• How to complete this task: Number of lines with the string "instances" in the entries below: report it, and nothing besides.

• Given records:
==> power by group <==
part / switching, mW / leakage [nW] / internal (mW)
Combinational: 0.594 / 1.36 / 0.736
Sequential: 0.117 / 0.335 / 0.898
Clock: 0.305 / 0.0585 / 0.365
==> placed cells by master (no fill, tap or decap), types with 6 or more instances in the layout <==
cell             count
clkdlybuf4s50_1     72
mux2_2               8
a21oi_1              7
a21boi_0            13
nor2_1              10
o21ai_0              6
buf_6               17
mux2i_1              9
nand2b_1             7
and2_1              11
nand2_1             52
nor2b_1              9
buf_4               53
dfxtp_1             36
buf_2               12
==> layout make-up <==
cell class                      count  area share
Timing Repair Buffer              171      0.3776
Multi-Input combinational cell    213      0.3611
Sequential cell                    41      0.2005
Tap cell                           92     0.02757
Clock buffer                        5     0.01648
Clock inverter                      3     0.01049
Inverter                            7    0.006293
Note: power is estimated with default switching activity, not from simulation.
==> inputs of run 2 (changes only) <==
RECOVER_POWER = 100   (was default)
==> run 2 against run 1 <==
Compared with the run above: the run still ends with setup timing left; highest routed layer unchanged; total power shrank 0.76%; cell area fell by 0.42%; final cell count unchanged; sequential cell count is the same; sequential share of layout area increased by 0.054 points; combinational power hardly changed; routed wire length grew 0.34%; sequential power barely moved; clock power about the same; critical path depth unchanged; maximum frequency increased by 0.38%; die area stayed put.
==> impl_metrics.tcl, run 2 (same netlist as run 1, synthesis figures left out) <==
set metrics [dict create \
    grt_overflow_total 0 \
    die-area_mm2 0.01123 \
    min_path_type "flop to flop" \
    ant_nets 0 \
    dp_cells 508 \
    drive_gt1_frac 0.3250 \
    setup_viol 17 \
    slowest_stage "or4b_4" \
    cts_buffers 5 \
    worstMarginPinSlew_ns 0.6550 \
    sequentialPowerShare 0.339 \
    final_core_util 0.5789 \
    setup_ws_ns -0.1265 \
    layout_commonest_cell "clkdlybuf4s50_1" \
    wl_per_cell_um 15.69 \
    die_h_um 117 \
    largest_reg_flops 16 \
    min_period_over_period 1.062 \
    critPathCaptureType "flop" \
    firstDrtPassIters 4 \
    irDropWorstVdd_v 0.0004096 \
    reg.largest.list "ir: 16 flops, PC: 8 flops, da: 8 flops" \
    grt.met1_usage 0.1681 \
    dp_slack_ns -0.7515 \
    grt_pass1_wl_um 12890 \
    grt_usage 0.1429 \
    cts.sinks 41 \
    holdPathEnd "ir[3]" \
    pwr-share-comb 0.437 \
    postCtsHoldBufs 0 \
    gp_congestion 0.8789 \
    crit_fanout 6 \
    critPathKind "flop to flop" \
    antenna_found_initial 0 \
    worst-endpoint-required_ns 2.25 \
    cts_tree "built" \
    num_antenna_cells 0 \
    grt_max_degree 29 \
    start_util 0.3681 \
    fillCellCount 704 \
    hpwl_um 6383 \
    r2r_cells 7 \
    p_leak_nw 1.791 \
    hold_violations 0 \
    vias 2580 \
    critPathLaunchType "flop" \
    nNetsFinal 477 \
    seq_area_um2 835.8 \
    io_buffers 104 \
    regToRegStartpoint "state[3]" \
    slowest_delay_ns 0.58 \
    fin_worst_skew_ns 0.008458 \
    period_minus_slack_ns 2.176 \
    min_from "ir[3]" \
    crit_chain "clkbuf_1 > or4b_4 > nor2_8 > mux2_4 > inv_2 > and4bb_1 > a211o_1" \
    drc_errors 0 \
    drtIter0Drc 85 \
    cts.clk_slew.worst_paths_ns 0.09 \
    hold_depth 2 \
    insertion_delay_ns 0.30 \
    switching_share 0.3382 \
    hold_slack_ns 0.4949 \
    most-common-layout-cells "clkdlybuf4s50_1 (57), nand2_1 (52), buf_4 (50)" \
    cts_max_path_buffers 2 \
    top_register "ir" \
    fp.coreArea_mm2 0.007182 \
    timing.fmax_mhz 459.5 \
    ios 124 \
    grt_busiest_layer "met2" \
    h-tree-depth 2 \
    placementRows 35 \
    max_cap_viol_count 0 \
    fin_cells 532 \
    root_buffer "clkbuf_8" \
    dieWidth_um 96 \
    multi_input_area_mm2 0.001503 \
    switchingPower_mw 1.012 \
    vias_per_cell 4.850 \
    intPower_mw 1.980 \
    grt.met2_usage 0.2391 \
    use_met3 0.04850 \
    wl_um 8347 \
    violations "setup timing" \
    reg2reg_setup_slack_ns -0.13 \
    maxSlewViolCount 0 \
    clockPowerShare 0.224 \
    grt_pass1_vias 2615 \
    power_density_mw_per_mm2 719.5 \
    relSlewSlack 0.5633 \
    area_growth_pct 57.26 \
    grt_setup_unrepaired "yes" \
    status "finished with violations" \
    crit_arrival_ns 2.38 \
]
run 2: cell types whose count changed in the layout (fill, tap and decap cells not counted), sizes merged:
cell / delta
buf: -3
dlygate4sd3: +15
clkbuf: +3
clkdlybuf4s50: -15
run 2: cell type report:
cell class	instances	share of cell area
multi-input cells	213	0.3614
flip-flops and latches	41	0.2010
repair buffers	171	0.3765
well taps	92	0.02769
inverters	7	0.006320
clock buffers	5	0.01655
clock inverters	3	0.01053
## config.mk

```make
export PLATFORM = sky130hd
export DESIGN_NAME = fixed_to_float_seq
export DESIGN_NICKNAME = d
export VERILOG_FILES = /design/src/rtl/fixed_to_float_seq.sv
export SDC_FILE = /design/constraint.sdc
export NUM_CORES = 1
export LEC_CHECK = 0
export BUFFER_PORTS_ARGS = -buffer_cell sky130_fd_sc_hd__buf_2
export CAP_MARGIN = 20
export CORE_ASPECT_RATIO = 1.25
export CORE_MARGIN = 2
export CORE_UTILIZATION = 40
export DETAILED_ROUTE_END_ITERATION = 16
export MAX_ROUTING_LAYER = met4
export PLACE_DENSITY = 0.63
export SLEW_MARGIN = 20
export SYNTH_ARGS = -nofsm -noshare
export SYNTH_HDL_FRONTEND = slang
export SYNTH_SLANG_ARGS = --single-unit
```

## constraint.sdc

```tcl
create_clock -name clk -period 3.4 [get_ports clk]
set_clock_uncertainty 0.05 [all_clocks]
set_input_delay 0.17 -clock clk [delete_from_list [all_inputs] [get_ports clk]]
set_output_delay 0.17 -clock clk [all_outputs]
set_load 0.03 [all_outputs]
```
## src/rtl/pipeline_stage_3.sv

```systemverilog
// pipeline_stage_3 -- EX stage of a 5-stage MIPS-style pipeline.
//
// Purpose: selects forwarded operands, runs the ALU, and registers the
// EX/MEM pipeline word. It also owns the HI/LO registers, written by a
// single-cycle multiply or by a 32-step restoring divider. The divider
// holds the front of the pipe through Div_Stall while it runs.
//
// Ports:
//   clk, rst                  clock, asynchronous active-high reset
//   IDEX_EX/M/WB              control words from ID/EX
//   IDEX_SA/TA/DA             source, target and destination register addresses
//   IDEX_SE/PC/S/T            sign-extended immediate, PC, S and T operands
//   WB_Data/WB_Addr/WB_D_EN   MEM/WB write-back bus (forwarding source)
//   Flush                     kill the EX contents
//   EXMEM_M/WB/ALU/T/DA/Flags EX/MEM pipeline register ({Z,N,C,V} flags)
//   HI, LO                    multiply/divide result registers
//   Div_Stall                 freeze PC and IF/ID, bubble ID/EX
//   div_state_o               divider FSM state (0 = IDLE, 1 = DIV)
//
// Handshake: there is no valid/ready pair here. Div_Stall is the only
// flow control. While it is high the upstream stages hold. The ID/EX word
// presented during a stall is ignored, except in the first cycle of a
// divide, when that word is the divide being accepted.
module pipeline_stage_3 (
  input  logic        clk,
  input  logic        rst,
  input  logic [15:0] IDEX_EX,
  input  logic [15:0] IDEX_M,
  input  logic [3:0]  IDEX_WB,
  input  logic [4:0]  IDEX_SA,
  input  logic [4:0]  IDEX_TA,
  input  logic [4:0]  IDEX_DA,
  input  logic [31:0] IDEX_SE,
  input  logic [31:0] IDEX_PC,
  input  logic [31:0] IDEX_S,
  input  logic [31:0] IDEX_T,
  input  logic [31:0] WB_Data,
  input  logic [4:0]  WB_Addr,
  input  logic        WB_D_EN,
  input  logic        Flush,
  output logic [15:0] EXMEM_M,
  output logic [3:0]  EXMEM_WB,
  output logic [31:0] EXMEM_ALU,
  output logic [31:0] EXMEM_T,
  output logic [4:0]  EXMEM_DA,
  output logic [3:0]  EXMEM_Flags,
  output logic [31:0] HI,
  output logic [31:0] LO,
  output logic        Div_Stall,
  output logic        div_state_o
);

  typedef enum logic {S_IDLE = 1'b0, S_DIV = 1'b1} div_state_t;

  // Control decode
  logic [4:0] alu_op;
  logic       b_sel, is_mul, is_div, is_signed, is_link;
  logic [1:0] dest_sel;
  logic       unused_ex_hi;

  assign alu_op    = IDEX_EX[4:0];
  assign b_sel     = IDEX_EX[5];
  assign dest_sel  = IDEX_EX[7:6];
  assign is_mul    = IDEX_EX[8];
  assign is_div    = IDEX_EX[9];
  assign is_signed = IDEX_EX[10];
  assign is_link   = IDEX_EX[11];
  assign unused_ex_hi = ^IDEX_EX[15:12];

  // Registers
  div_state_t state_q;
  logic [4:0]  cnt_q;
  logic [15:0] exmem_m_q;
  logic [3:0]  exmem_wb_q;
  logic [31:0] exmem_alu_q, exmem_t_q;
  logic [4:0]  exmem_da_q;
  logic [3:0]  exmem_flags_q;
  logic [31:0] hi_q, lo_q;
  // Divider working set
  logic [31:0] quo_q, rem_q, dvsr_q;
  logic        neg_quo_q, neg_rem_q, div_zero_q;
  logic [15:0] div_m_q;
  logic [3:0]  div_wb_q;
  logic [4:0]  div_da_q;

  // Forwarding: EX/MEM wins over MEM/WB. Register 0 is never forwarded.
  logic [31:0] fwd_a, fwd_t;
  always_comb begin
    fwd_a = IDEX_S;
    if (EXMEM_WB[0] && (EXMEM_DA != 5'd0) && (EXMEM_DA == IDEX_SA))
      fwd_a = EXMEM_ALU;
    else if (WB_D_EN && (WB_Addr != 5'd0) && (WB_Addr == IDEX_SA))
      fwd_a = WB_Data;
    fwd_t = IDEX_T;
    if (EXMEM_WB[0] && (EXMEM_DA != 5'd0) && (EXMEM_DA == IDEX_TA))
      fwd_t = EXMEM_ALU;
    else if (WB_D_EN && (WB_Addr != 5'd0) && (WB_Addr == IDEX_TA))
      fwd_t = WB_Data;
  end

  logic [31:0] op_b;
  logic [4:0]  shamt;
  assign op_b  = b_sel ? IDEX_SE : fwd_t;
  assign shamt = IDEX_SE[10:6];

  // ALU
  logic [32:0] add_full, sub_full;
  logic [31:0] alu_res;
  logic        c_flag, v_flag;
  assign add_full = {1'b0, fwd_a} + {1'b0, op_b};
  // Bit 32 of the 33-bit difference is set exactly when a borrow occurs.
  assign sub_full = {1'b0, fwd_a} - {1'b0, op_b};

  always_comb begin
    alu_res = fwd_a;
    c_flag  = 1'b0;
    v_flag  = 1'b0;
    case (alu_op)
      5'd0: begin
        alu_res = add_full[31:0];
        c_flag  = add_full[32];
        v_flag  = (fwd_a[31] == op_b[31]) && (add_full[31] != fwd_a[31]);
      end
      5'd1: begin
        alu_res = sub_full[31:0];
        c_flag  = sub_full[32];
        v_flag  = (fwd_a[31] != op_b[31]) && (sub_full[31] != fwd_a[31]);
      end
      5'd2:  alu_res = fwd_a & op_b;
      5'd3:  alu_res = fwd_a | op_b;
      5'd4:  alu_res = fwd_a ^ op_b;
      5'd5:  alu_res = ~(fwd_a | op_b);
      5'd6:  alu_res = {31'd0, $signed(fwd_a) < $signed(op_b)};
      5'd7:  alu_res = {31'd0, fwd_a < op_b};
      5'd8:  alu_res = op_b << shamt;
      5'd9:  alu_res = op_b >> shamt;
      5'd10: alu_res = $signed(op_b) >>> shamt;
      5'd11: alu_res = {op_b[15:0], 16'h0000};
      5'd12: alu_res = hi_q;
      5'd13: alu_res = lo_q;
      default: alu_res = fwd_a;
    endcase
  end

  // Link overrides the ALU with the PC. Carry and overflow belong to the
  // ALU add/sub only, so they are cleared for a link.
  logic [31:0] result;
  logic [3:0]  flags;
  assign result = is_link ? IDEX_PC : alu_res;
  assign flags  = {result == 32'd0, result[31],
                   c_flag & ~is_link, v_flag & ~is_link};

  logic [4:0] dest_addr;
  always_comb begin
    case (dest_sel)
      2'b00:   dest_addr = IDEX_DA;
      2'b01:   dest_addr = IDEX_TA;
      2'b10:   dest_addr = 5'd31;
      default: dest_addr = 5'd29;
    endcase
  end

  // Multiply: operands are extended to 64 bits, so one multiplier serves
  // both the signed and the unsigned case.
  logic [63:0] prod;
  logic [63:0] ext_a, ext_t;
  assign ext_a = {{32{is_signed & fwd_a[31]}}, fwd_a};
  assign ext_t = {{32{is_signed & fwd_t[31]}}, fwd_t};
  assign prod  = ext_a * ext_t;

  // Divider setup: magnitudes and sign flags for the operand pair
  logic        a_neg, b_neg;
  logic [31:0] a_mag, b_mag;
  assign a_neg = is_signed & fwd_a[31];
  assign b_neg = is_signed & fwd_t[31];
  assign a_mag = a_neg ? -fwd_a : fwd_a;
  assign b_mag = b_neg ? -fwd_t : fwd_t;

  // One restoring step. The dividend shifts out of quo_q from the MSB
  // while quotient bits shift in at the LSB.
  logic [32:0] rem_sh;
  logic        rem_ge;
  logic [31:0] rem_nx, quo_nx, quo_fin, rem_fin;
  assign rem_sh  = {rem_q, quo_q[31]};
  assign rem_ge  = rem_sh >= {1'b0, dvsr_q};
  // When the subtract happens the difference is below the divisor, so the
  // low 32 bits hold all of it.
  assign rem_nx  = rem_ge ? (rem_sh[31:0] - dvsr_q) : rem_sh[31:0];
  assign quo_nx  = {quo_q[30:0], rem_ge};
  assign quo_fin = div_zero_q ? 32'hFFFF_FFFF : (neg_quo_q ? -quo_nx : quo_nx);
  assign rem_fin = neg_rem_q ? -rem_nx : rem_nx;

  assign Div_Stall = (state_q == S_DIV) | ((state_q == S_IDLE) & is_div & ~Flush);

  always_ff @(posedge clk or posedge rst) begin
    if (rst) begin
      state_q       <= S_IDLE;
      cnt_q         <= 5'd0;
      exmem_m_q     <= 16'd0;
      exmem_wb_q    <= 4'd0;
      exmem_alu_q   <= 32'd0;
      exmem_t_q     <= 32'd0;
      exmem_da_q    <= 5'd0;
      exmem_flags_q <= 4'd0;
      hi_q          <= 32'd0;
      lo_q          <= 32'd0;
      quo_q         <= 32'd0;
      rem_q         <= 32'd0;
      dvsr_q        <= 32'd0;
      neg_quo_q     <= 1'b0;
      neg_rem_q     <= 1'b0;
      div_zero_q    <= 1'b0;
      div_m_q       <= 16'd0;
      div_wb_q      <= 4'd0;
      div_da_q      <= 5'd0;
    end else begin
      // EX/MEM defaults to a bubble. Only the normal-issue and
      // divide-done paths load it.
      exmem_m_q     <= 16'd0;
      exmem_wb_q    <= 4'd0;
      exmem_alu_q   <= 32'd0;
      exmem_t_q     <= 32'd0;
      exmem_da_q    <= 5'd0;
      exmem_flags_q <= 4'd0;
      case (state_q)
        S_IDLE: begin
          if (!Flush && is_div) begin
            quo_q      <= a_mag;
            rem_q      <= 32'd0;
            dvsr_q     <= b_mag;
            neg_quo_q  <= a_neg ^ b_neg;
            neg_rem_q  <= a_neg;
            div_zero_q <= (fwd_t == 32'd0);
            div_m_q    <= IDEX_M;
            div_wb_q   <= IDEX_WB;
            div_da_q   <= dest_addr;
            cnt_q      <= 5'd0;
            state_q    <= S_DIV;
          end else if (!Flush) begin
            exmem_m_q     <= IDEX_M;
            exmem_wb_q    <= IDEX_WB;
            exmem_alu_q   <= result;
            exmem_t_q     <= fwd_t;
            exmem_da_q    <= dest_addr;
            exmem_flags_q <= flags;
            if (is_mul) begin
              hi_q <= prod[63:32];
              lo_q <= prod[31:0];
            end
          end
        end
        S_DIV: begin
          if (Flush) begin
            state_q <= S_IDLE;
            cnt_q   <= 5'd0;
          end else begin
            quo_q <= quo_nx;
            rem_q <= rem_nx;
            cnt_q <= cnt_q + 5'd1;
            if (cnt_q == 5'd31) begin
              lo_q       <= quo_fin;
              hi_q       <= rem_fin;
              exmem_m_q  <= div_m_q;
              exmem_wb_q <= div_wb_q;
              exmem_da_q <= div_da_q;
              cnt_q      <= 5'd0;
              state_q    <= S_IDLE;
            end
          end
        end
        default: state_q <= S_IDLE;
      endcase
    end
  end

  assign EXMEM_M     = exmem_m_q;
  assign EXMEM_WB    = exmem_wb_q;
  assign EXMEM_ALU   = exmem_alu_q;
  assign EXMEM_T     = exmem_t_q;
  assign EXMEM_DA    = exmem_da_q;
  assign EXMEM_Flags = exmem_flags_q;
  assign HI          = hi_q;
  assign LO          = lo_q;
  assign div_state_o = state_q;

endmodule

```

• Your response: 2